▸ **THE PROBLEM**
Below is a listing. Write out exactly its lines between the one holding "- Cell area" and the one holding "- Net switching", inclusive.

▸ **MATERIAL FOR THE TASK**
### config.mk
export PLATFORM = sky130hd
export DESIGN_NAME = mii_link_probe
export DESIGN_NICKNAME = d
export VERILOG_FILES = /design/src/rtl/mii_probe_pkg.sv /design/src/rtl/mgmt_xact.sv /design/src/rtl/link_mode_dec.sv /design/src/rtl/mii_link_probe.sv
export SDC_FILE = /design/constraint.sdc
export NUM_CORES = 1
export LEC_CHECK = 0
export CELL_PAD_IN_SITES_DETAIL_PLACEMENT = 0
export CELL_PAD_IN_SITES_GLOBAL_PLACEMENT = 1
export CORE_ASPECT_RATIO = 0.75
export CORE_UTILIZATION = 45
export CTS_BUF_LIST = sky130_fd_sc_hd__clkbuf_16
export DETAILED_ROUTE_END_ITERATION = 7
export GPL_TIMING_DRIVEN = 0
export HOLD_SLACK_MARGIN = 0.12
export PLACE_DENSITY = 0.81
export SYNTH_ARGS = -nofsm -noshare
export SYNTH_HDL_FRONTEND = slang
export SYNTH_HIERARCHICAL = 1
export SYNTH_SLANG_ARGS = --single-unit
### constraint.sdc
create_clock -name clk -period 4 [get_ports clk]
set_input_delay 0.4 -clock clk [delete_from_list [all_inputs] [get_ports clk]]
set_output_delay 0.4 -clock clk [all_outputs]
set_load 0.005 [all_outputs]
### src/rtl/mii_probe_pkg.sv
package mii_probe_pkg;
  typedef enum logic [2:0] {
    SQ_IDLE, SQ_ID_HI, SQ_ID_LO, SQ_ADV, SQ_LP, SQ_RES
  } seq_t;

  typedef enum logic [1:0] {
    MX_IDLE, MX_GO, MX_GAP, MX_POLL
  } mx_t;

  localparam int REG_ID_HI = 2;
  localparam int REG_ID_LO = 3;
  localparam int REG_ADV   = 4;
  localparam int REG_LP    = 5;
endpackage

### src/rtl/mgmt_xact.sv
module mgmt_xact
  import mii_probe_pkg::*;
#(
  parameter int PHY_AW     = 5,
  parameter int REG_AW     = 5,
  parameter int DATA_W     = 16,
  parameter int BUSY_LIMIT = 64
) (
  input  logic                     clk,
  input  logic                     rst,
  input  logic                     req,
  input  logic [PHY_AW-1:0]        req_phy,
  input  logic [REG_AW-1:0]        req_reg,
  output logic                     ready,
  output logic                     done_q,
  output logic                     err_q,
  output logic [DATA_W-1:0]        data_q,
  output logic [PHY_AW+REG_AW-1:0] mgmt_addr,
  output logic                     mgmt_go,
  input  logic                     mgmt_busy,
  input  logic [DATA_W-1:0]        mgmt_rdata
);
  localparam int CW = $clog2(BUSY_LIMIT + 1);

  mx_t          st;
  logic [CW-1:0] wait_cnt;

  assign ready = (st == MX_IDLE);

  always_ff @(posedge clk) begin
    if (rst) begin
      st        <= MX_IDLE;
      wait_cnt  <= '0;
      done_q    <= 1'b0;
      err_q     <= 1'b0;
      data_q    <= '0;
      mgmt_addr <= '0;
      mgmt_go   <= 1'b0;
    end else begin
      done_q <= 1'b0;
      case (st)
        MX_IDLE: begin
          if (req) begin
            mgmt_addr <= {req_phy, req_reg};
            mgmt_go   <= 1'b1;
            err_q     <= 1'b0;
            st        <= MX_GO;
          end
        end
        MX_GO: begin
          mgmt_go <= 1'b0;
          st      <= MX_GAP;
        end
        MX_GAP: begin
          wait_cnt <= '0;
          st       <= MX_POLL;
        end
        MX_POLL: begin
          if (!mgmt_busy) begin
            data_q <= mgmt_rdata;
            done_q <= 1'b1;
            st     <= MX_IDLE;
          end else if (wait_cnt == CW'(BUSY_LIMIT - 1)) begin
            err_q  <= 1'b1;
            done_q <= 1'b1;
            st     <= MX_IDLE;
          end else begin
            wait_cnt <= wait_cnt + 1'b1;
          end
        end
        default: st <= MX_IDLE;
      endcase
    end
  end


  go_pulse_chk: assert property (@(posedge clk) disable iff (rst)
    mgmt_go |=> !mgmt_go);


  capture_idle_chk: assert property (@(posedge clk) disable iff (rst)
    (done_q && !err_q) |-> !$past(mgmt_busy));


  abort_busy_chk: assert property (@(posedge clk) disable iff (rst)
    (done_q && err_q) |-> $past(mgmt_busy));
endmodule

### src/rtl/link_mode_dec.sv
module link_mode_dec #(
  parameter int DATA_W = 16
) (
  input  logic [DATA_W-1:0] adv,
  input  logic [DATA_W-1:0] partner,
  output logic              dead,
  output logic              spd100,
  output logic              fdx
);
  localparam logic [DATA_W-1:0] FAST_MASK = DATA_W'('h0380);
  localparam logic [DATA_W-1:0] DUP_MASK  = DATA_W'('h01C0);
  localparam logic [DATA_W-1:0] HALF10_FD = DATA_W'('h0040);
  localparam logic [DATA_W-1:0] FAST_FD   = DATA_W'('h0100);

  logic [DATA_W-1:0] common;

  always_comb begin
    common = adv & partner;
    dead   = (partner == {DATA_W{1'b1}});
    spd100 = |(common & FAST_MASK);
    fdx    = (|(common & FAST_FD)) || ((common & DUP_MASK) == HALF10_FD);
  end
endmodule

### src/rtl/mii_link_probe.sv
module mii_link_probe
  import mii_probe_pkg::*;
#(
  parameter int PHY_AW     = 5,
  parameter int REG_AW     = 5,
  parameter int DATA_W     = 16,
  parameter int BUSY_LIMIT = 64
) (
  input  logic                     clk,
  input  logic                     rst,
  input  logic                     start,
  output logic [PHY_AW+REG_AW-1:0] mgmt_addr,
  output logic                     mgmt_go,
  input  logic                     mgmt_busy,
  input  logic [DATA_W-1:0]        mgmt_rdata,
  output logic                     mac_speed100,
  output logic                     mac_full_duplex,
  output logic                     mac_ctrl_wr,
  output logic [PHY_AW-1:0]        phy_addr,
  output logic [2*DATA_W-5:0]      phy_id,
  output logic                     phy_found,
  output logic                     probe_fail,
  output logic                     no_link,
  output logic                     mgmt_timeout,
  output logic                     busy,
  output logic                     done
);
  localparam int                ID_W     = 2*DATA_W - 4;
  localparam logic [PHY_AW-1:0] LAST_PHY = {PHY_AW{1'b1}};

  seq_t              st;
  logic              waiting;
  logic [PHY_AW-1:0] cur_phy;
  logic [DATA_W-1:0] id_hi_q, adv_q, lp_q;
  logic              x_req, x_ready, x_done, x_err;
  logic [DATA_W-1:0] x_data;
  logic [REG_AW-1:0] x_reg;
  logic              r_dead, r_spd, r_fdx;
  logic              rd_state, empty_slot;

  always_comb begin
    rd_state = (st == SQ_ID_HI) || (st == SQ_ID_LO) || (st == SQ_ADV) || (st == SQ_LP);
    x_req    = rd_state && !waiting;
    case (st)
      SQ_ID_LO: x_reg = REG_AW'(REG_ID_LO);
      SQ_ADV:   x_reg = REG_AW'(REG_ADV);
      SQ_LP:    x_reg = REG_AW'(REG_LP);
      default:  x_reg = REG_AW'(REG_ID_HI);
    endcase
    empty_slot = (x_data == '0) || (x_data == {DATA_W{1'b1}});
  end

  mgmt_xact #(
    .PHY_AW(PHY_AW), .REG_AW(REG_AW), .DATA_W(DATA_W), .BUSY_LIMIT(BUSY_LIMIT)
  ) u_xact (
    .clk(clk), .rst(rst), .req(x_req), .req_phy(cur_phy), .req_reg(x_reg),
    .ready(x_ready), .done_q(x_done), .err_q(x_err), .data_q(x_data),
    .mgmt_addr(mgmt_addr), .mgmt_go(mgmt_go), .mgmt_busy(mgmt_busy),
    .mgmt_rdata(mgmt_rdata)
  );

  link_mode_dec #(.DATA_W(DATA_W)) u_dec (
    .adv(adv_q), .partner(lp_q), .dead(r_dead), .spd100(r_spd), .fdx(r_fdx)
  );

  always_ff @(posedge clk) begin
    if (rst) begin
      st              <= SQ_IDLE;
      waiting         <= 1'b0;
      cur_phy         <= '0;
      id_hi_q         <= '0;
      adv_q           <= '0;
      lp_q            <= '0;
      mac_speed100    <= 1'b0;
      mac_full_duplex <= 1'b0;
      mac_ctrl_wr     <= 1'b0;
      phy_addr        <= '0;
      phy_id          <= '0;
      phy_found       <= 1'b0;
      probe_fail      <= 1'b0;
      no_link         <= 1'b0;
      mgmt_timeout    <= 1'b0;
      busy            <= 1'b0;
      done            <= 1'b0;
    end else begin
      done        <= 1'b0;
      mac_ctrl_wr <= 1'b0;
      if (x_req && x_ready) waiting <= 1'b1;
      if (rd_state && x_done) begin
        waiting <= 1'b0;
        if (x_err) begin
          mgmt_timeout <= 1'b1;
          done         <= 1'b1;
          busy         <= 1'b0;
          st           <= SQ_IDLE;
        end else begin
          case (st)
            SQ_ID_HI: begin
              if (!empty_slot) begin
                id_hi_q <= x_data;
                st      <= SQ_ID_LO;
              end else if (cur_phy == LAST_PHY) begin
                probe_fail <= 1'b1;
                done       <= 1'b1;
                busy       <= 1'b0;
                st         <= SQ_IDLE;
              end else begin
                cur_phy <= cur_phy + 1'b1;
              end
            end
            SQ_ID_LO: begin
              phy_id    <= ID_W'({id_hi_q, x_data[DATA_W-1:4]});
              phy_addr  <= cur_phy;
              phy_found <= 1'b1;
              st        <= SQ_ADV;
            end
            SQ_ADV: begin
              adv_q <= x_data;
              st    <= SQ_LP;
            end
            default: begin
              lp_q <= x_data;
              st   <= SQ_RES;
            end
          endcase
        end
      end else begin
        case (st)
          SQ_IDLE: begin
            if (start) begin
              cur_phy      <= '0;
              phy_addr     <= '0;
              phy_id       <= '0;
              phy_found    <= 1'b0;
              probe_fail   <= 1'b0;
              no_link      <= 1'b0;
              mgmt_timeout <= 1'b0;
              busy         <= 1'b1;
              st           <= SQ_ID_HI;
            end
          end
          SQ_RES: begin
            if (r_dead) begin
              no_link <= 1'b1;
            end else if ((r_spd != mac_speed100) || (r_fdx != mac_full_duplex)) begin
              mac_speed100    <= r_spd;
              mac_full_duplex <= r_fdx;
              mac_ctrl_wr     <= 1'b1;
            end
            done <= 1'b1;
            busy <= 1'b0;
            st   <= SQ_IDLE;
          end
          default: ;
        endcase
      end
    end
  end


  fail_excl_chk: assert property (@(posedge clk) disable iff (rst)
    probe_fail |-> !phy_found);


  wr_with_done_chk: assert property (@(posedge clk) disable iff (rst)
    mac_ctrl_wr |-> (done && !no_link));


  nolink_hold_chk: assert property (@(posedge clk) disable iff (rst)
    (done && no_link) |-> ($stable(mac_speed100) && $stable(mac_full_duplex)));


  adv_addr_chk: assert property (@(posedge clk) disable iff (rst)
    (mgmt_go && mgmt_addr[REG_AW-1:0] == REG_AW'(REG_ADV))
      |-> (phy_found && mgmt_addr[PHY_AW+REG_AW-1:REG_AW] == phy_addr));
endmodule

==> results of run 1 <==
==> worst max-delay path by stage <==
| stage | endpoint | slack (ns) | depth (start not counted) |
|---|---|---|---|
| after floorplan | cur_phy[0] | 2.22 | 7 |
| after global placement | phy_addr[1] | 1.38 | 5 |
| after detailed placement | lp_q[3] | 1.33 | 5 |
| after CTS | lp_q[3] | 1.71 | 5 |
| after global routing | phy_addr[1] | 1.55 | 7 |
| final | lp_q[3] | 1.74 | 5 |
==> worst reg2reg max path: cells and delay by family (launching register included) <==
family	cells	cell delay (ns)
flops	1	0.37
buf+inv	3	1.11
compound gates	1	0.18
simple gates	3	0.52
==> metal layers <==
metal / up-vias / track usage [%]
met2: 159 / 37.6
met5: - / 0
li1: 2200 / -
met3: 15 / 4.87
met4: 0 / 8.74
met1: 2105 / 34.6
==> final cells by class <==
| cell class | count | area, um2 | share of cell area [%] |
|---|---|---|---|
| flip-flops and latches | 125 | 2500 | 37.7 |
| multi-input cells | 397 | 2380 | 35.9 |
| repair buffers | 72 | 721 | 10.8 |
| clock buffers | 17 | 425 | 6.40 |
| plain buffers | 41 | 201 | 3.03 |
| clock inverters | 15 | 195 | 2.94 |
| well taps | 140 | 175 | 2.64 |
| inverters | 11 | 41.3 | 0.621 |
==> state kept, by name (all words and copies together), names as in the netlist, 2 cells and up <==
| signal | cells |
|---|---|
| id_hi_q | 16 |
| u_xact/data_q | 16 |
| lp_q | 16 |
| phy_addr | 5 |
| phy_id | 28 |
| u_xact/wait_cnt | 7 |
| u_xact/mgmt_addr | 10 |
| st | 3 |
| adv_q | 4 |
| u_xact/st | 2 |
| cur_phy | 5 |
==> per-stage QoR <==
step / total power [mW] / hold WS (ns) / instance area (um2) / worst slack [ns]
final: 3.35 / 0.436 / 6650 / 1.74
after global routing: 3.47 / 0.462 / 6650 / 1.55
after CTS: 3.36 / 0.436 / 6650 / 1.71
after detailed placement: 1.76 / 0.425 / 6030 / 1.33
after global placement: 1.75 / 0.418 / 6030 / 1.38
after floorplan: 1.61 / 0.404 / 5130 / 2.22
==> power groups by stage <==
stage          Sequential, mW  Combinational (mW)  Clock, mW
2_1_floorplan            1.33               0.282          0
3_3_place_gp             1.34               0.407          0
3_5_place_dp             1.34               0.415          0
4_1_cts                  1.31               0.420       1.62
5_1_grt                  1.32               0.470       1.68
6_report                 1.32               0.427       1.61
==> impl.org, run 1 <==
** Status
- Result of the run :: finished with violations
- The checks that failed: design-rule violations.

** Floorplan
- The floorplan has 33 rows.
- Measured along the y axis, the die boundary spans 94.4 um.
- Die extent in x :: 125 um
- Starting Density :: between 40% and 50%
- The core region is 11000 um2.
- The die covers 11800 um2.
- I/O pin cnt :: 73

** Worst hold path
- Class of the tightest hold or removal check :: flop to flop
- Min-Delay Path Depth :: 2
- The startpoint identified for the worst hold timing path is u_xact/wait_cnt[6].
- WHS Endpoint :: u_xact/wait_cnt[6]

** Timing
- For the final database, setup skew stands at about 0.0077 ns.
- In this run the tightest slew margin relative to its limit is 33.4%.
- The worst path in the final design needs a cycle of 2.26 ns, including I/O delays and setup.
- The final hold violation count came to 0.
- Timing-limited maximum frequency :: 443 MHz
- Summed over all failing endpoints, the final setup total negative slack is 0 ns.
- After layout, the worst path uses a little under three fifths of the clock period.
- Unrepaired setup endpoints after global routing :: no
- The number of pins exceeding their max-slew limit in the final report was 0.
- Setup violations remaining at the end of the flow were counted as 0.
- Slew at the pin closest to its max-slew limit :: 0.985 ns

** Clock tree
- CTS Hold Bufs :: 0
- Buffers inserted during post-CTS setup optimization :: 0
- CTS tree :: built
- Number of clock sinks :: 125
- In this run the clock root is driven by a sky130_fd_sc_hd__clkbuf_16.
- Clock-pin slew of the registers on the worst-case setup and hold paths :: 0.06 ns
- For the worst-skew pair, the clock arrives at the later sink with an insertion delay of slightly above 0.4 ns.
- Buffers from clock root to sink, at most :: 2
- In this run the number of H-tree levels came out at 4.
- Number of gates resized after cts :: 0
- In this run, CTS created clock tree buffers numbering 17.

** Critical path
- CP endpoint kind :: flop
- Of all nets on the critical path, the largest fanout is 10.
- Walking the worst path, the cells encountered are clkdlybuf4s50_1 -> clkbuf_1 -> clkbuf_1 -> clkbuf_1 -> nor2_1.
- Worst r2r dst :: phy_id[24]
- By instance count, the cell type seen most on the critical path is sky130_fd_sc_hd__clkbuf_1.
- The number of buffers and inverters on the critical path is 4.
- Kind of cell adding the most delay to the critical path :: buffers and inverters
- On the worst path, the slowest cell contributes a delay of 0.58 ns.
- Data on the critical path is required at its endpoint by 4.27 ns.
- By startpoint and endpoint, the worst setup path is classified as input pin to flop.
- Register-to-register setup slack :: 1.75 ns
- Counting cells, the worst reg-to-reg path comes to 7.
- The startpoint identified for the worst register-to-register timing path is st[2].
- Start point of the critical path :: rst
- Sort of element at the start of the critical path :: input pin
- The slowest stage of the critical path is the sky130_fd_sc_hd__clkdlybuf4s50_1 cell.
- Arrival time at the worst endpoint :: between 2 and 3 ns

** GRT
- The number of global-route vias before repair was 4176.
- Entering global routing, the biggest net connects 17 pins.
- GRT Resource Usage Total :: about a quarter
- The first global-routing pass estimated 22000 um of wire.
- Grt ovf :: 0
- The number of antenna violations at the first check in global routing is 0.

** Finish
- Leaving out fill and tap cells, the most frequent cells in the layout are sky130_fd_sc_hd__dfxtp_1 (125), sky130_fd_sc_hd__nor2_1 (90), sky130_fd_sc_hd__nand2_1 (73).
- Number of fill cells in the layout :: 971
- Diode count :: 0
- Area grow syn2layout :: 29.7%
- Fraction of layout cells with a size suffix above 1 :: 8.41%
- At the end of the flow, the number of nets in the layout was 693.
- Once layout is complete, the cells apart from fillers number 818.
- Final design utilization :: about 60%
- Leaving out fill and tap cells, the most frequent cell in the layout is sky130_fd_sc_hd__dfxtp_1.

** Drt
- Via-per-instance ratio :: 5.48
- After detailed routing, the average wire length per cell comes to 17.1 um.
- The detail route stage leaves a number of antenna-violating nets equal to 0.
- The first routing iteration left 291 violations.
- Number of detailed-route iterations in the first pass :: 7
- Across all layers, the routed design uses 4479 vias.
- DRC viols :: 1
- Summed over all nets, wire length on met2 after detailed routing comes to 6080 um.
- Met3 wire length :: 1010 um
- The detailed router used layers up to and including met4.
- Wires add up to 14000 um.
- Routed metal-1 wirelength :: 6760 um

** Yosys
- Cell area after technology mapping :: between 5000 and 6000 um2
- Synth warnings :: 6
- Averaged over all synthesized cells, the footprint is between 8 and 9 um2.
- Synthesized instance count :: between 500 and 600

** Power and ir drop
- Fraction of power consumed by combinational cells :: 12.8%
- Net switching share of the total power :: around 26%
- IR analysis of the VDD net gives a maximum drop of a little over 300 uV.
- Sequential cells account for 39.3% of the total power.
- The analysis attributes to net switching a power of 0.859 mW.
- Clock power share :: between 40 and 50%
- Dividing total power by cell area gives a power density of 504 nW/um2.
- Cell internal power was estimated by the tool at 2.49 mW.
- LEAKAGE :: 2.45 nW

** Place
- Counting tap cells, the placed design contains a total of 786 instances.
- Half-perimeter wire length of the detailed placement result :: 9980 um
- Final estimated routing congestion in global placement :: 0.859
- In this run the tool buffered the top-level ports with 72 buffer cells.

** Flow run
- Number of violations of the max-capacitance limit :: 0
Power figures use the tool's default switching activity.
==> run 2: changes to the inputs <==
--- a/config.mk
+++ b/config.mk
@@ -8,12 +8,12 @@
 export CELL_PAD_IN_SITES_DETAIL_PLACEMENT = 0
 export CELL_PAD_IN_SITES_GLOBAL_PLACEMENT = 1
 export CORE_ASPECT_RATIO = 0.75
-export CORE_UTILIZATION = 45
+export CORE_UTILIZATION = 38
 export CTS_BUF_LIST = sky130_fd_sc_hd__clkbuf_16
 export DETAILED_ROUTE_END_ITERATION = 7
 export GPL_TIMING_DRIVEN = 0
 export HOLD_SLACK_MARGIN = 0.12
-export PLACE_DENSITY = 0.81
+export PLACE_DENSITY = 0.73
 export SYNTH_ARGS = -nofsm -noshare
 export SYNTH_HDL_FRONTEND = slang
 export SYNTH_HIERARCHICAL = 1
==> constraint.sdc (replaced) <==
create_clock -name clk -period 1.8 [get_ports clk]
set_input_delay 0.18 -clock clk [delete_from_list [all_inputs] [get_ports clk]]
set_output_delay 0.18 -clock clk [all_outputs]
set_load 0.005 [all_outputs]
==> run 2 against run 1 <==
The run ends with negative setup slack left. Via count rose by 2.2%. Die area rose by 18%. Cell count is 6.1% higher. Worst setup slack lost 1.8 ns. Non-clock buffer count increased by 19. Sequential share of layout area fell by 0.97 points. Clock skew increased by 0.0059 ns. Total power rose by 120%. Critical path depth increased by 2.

▸ **ANSWER TO THIS PROBLEM**
- Cell area after technology mapping :: between 5000 and 6000 um2
- Synth warnings :: 6
- Averaged over all synthesized cells, the footprint is between 8 and 9 um2.
- Synthesized instance count :: between 500 and 600

** Power and ir drop
- Fraction of power consumed by combinational cells :: 12.8%
- Net switching share of the total power :: around 26%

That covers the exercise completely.